The criminal complaint states that because of the failure of authorities in the United States and Iraq to launch any independent investigation, it is the legal obligation of states such as France to take up the case.
Ratner and his colleagues in France’s legal community contend that Rumsfeld and other top US officials are subject to criminal trial because there is sufficient evidence to prove that they had authorized the torture of prisoners held on suspicion of involvement in terrorist acts.
“France is under the obligation to investigate and prosecute Rumsfeld,” said FIDH president Souhayr Belhassen. “It has no choice but to open an investigation.”
According to Raw Story Bush ordered 'torture' tactics himself, giving "marching orders" to Gen. Michael Dunlavey. The general claims that he then asked the Pentagon to approve the "harsher interrogation methods at Guantanamo"
More than 100,000 pages of newly released government documents demonstrate how US military interrogators "abused, tortured or killed" scores of prisoners rounded up since Sept. 11, 2001, including some who were not even suspected of having terrorist ties, according to a just-published book.In Administration of Torture, two American Civil Liberties Union attorneys detail the findings of a years-long investigation and court battle with the administration that resulted in the release of massive amounts of data on prisoner treatment and the deaths of US-held prisoners.Amid these revelations comes news that the prosecution of Blackwater on murder charges has run into a snag. The US State Department had given the US sponsored terrorist organization, Blackwater, immunity from prosecution. Only persons planning to commit crimes are interested in obtaining prior immunity from prosecution. It saves them having to cover it all up afterward."[T]he documents show unambiguously that the administration has adopted some of the methods of the most tyrannical regimes," write Jameel Jaffer and Amrit Singh. "Documents from Guantanamo describe prisoners shackled in excruciating 'stress positions,' held in freezing-cold cells, forcibly stripped, hooded, terrorized with military dogs, and deprived of human contact for months."
Most of the documents on which Administration of Torture is based were obtained as a result of ongoing legal fights over a Freedom of Information Act request filed in October 2003 by the ACLU and other human rights and anti-war groups, the ACLU said in a news release.
The documents show that prisoner abuse like that found at Abu Ghraib prison in Iraq was hardly the isolated incident that the Bush administration or US military claimed it was.
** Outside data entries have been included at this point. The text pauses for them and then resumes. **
This is an optimization exercise on Yosys and OpenROAD, whose aim is small area, a short achievable clock period and few clock cycles, not a production implementation. Power figures rest on the tool's default switching activity, not on a simulated workload.

==> cedar: inputs <==
// ir_text_tokenizer
module ir_text_tokenizer (
    input  logic         aclk,
    input  logic         aresetn,
    input  logic         s_tvalid,
    output logic         s_tready,
    input  logic [7:0]   s_tdata,    
    input  logic         s_tuser,    
    output logic         m_tvalid,
    input  logic         m_tready,
    output logic [175:0] m_tdata,
    output logic [4:0]   m_tuser,    
    output logic         m_tlast     
);
clock: 14.0 ns
lec_check: 0
cap_margin: 20
core_margin: 2
core_utilization: 40
slew_margin: 20
standard.sh (not shown) runs the stock make flow with config.mk's settings and CLKGATE_MAP_FILE= SYNTH_SCRIPT=/design/flow/synth_recipe.tcl, a recipe that flattens the netlist after the stock synthesis.
==> flow/flow/run.sh <==
#!/bin/bash
# Standard layout, with timing repair aimed below the design's period,
# small port buffers and a clock tree of smaller buffers without dummy loads.
set -euo pipefail
bash standard.sh SETUP_SLACK_MARGIN=9.5 \
  "BUFFER_PORTS_ARGS=-buffer_cell sky130_fd_sc_hd__buf_1" \
  "CTS_BUF_LIST=sky130_fd_sc_hd__clkbuf_4 sky130_fd_sc_hd__clkbuf_8" \
  "CTS_ARGS=-sink_clustering_enable -repair_clock_nets -dont_use_dummy_load" \
  finish > standard_flow.log 2>&1
==> indigo: changes against cedar <==
--- a/flow/design.v
+++ b/flow/design.v
@@ -110,17 +110,17 @@
             8'h28:   c_kind = K_LPAREN;
             8'h29:   c_kind = K_RPAREN;
             8'h5B:   c_kind = K_LBRACK;
             8'h5D:   c_kind = K_RBRACK;
             8'h7B:   c_kind = K_LBRACE;
             8'h7D:   c_kind = K_RBRACE;
             default: begin c_kind = K_UNEXP; c_single = 1'b0; end
         endcase
-        c_dig = c_digit ? c[3:0] : (c[3:0] + 4'd9);
+        c_dig = c[6] ? (c[3:0] + 4'd9) : c[3:0];    
     end
     logic n_slash, n_semi, n_gt, n_digit;
     always_comb begin
         n_slash = !iend && (idata == 8'h2F);
         n_semi  = !iend && (idata == 8'h3B);
         n_gt    = !iend && (idata == 8'h3E);
         n_digit = !iend && (idata >= 8'h30) && (idata <= 8'h39);
     end
@@ -152,44 +152,40 @@
             M_VAL:    open_kind = K_VAL;
             M_LAB:    open_kind = K_LAB;
             M_IDENT:  open_kind = K_IDENT;
             M_SEMI2:  open_kind = K_SEMI2;
             M_ARROW2: open_kind = K_ARROW;
             default:  open_kind = fpoint ? K_FLOAT : K_INT;
         endcase
     end
-    logic [66:0] sdec;
+    logic [63:0] sdec;
     logic [4:0]  kk;                 
-    logic [66:0] ax, ay, au, av, pg_g, pg_p;
+    logic [63:0] ax, ay, au, av, pg_g, pg_p;
     logic [63:0] acc_step;
     logic        big_step;
     always_comb begin
-        ax = {acc, 3'b000};
-        ay = {2'b00, acc, 1'b0};
-        au = ax ^ ay ^ {62'd0, kk};
-        av = {((ax & ay) | (ax & {62'd0, kk}) | (ay & {62'd0, kk})), 1'b0};
+        ax = {acc[60:0], 3'b000};
+        ay = {acc[62:0], 1'b0};
+        au = ax ^ ay ^ {59'd0, kk};
+        av = {((ax[62:0] & ay[62:0]) | (ax[62:0] & {58'd0, kk}) | (ay[62:0] & {58'd0, kk})),
+              1'b0};
         pg_g = au & av;
         pg_p = au ^ av;
-        for (int d = 1; d < 67; d = d * 2)
-            for (int i = 2 * d - 1; i < 67; i = i + 2 * d) begin
+        for (int d = 1; d < 64; d = d * 2)
+            for (int i = 63; i >= d; i = i - 1) begin
                 pg_g[i] = pg_g[i] | (pg_p[i] & pg_g[i - d]);
                 pg_p[i] = pg_p[i] & pg_p[i - d];
             end
-        for (int d = 32; d >= 1; d = d / 2)
-            for (int i = 3 * d - 1; i < 67; i = i + 2 * d) begin
-                pg_g[i] = pg_g[i] | (pg_p[i] & pg_g[i - d]);
-                pg_p[i] = pg_p[i] & pg_p[i - d];
-            end
-        sdec = (au ^ av) ^ {pg_g[65:0], 1'b0};
+        sdec = (au ^ av) ^ {pg_g[62:0], 1'b0};
         if (mode == M_HEX) begin
             acc_step = {acc[59:0], c_dig};
             big_step = (acc[62:59] != 4'd0);
         end else begin
-            acc_step = sdec[63:0];
+            acc_step = sdec;
             big_step = !acc[63] &&
                        ((acc[62:0] > 63'd922337203685477580) ||
                         ((acc[62:0] == 63'd922337203685477580) && (kk >= 5'd8)) ||
                         ((acc[62:0] == 63'd922337203685477579) && (kk == 5'd18)));
         end
     end
     logic        closeA;             
     logic        pair;               
@@ -331,25 +327,19 @@
     logic fneg_d;
     always_comb begin
         if (loadT && num_start) fneg_d = c_minus;
         else if (loadT || (advance && point_set) || closeT) fneg_d = 1'b0;
         else fneg_d = fneg;
     end
     logic [15:0] ln_n, cl_n, of_n;
     always_comb begin
-        ln_n = ln;
-        cl_n = cl;
+        ln_n = c_lf ? ln + {15'd0, ~&ln} : ln;
+        cl_n = c_lf ? 16'd1 : cl + {15'd0, ~&cl};
         of_n = of + 16'd1;
-        if (c_lf) begin
-            if (ln != 16'hFFFF) ln_n = ln + 16'd1;
-            cl_n = 16'd1;
-        end else if (cl != 16'hFFFF) begin
-            cl_n = cl + 16'd1;
-        end
     end
     always_ff @(posedge aclk) begin
         if (!aresetn) begin
             hv   <= 1'b0;
             mode <= M_IDLE;
             ln   <= 16'd1;
             cl   <= 16'd1;
             of   <= 16'd0;
@@ -390,26 +380,28 @@
             if (loadT) begin
                 tl <= ln;
                 tc <= cl;
                 to <= start_sig ? of_n : of;
             end
             if (loadT) tlen <= {15'd0, !emitD && !start_sig};
             else if (advance && (cont || pair)) tlen <= tlen + 16'd1;
             if (!hv || advance) kk <= {1'b0, idata[3:0]} + (fneg_d ? 5'd9 : 5'd0);
-            fneg <= fneg_d;
             if (loadT && num_start) begin
+                fneg   <= c_minus;
                 fpoint <= 1'b0;
                 acc    <= c_minus ? {64{1'b1}} : {60'd0, c[3:0]};
             end else if (loadT || (advance && point_set)) begin
+                fneg   <= 1'b0;
                 fpoint <= point_set;
                 acc    <= 64'd0;
             end else if (advance && acc_digit) begin
                 acc <= big_step ? 64'h7FFFFFFFFFFFFFFF : acc_step;
             end else if (closeT) begin
+                fneg <= 1'b0;
                 acc  <= acc ^ {64{fneg}};
             end
         end
     end
     assign m_tvalid = tv;
     assign m_tlast  = tlast;
     assign m_tuser  = tkind;
     assign m_tdata  = {acc,
==> flow/flow/run.sh (replaced) <==
#!/bin/bash
# Standard layout, with timing repair aimed below the design's period,
# small port buffers and a clock tree of smaller buffers without dummy loads.
set -euo pipefail
bash standard.sh SETUP_SLACK_MARGIN=9.5 \
  "BUFFER_PORTS_ARGS=-buffer_cell sky130_fd_sc_hd__buf_1" \
  "CTS_ARGS=-sink_clustering_enable -repair_clock_nets -dont_use_dummy_load -buf_list {sky130_fd_sc_hd__clkbuf_4 sky130_fd_sc_hd__clkbuf_8}" \
  finish > standard_flow.log 2>&1
==> run notes <==
In cedar the sequential share of layout area is lower than in indigo, by 0.44 points. Critical path depth: cedar is higher than indigo (6). Between indigo and cedar, the lower die area is in cedar (gap 4.8%, measured against cedar). Between indigo and cedar, the lower clock power is in indigo (gap about 17%, measured against cedar).
No functional check of the RTL was part of any run of this note.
By the time the prisoner abuse story broke in mid-2004 the Army knew of at least 62 other allegations of abuse at different prisons in Iraq and Afghanistan, the authors report.
The ACLU also found that an Army investigator reported Rumsfeld was "personally involved" in overseeing the interrogation of a Guantanamo prisoner Mohammed al Qahtani. The prisoner was forced to parade naked in front of female interrogators wearing women's underwear on his head and was led around on a leash while being forced to perform dog tricks.
“It is imperative that senior officials who authorized, endorsed, or tolerated the abuse and torture of prisoners be held accountable," Jaffer and Singh write, "not only as a matter of elemental justice, but to ensure that the same crimes are not perpetrated again.” ...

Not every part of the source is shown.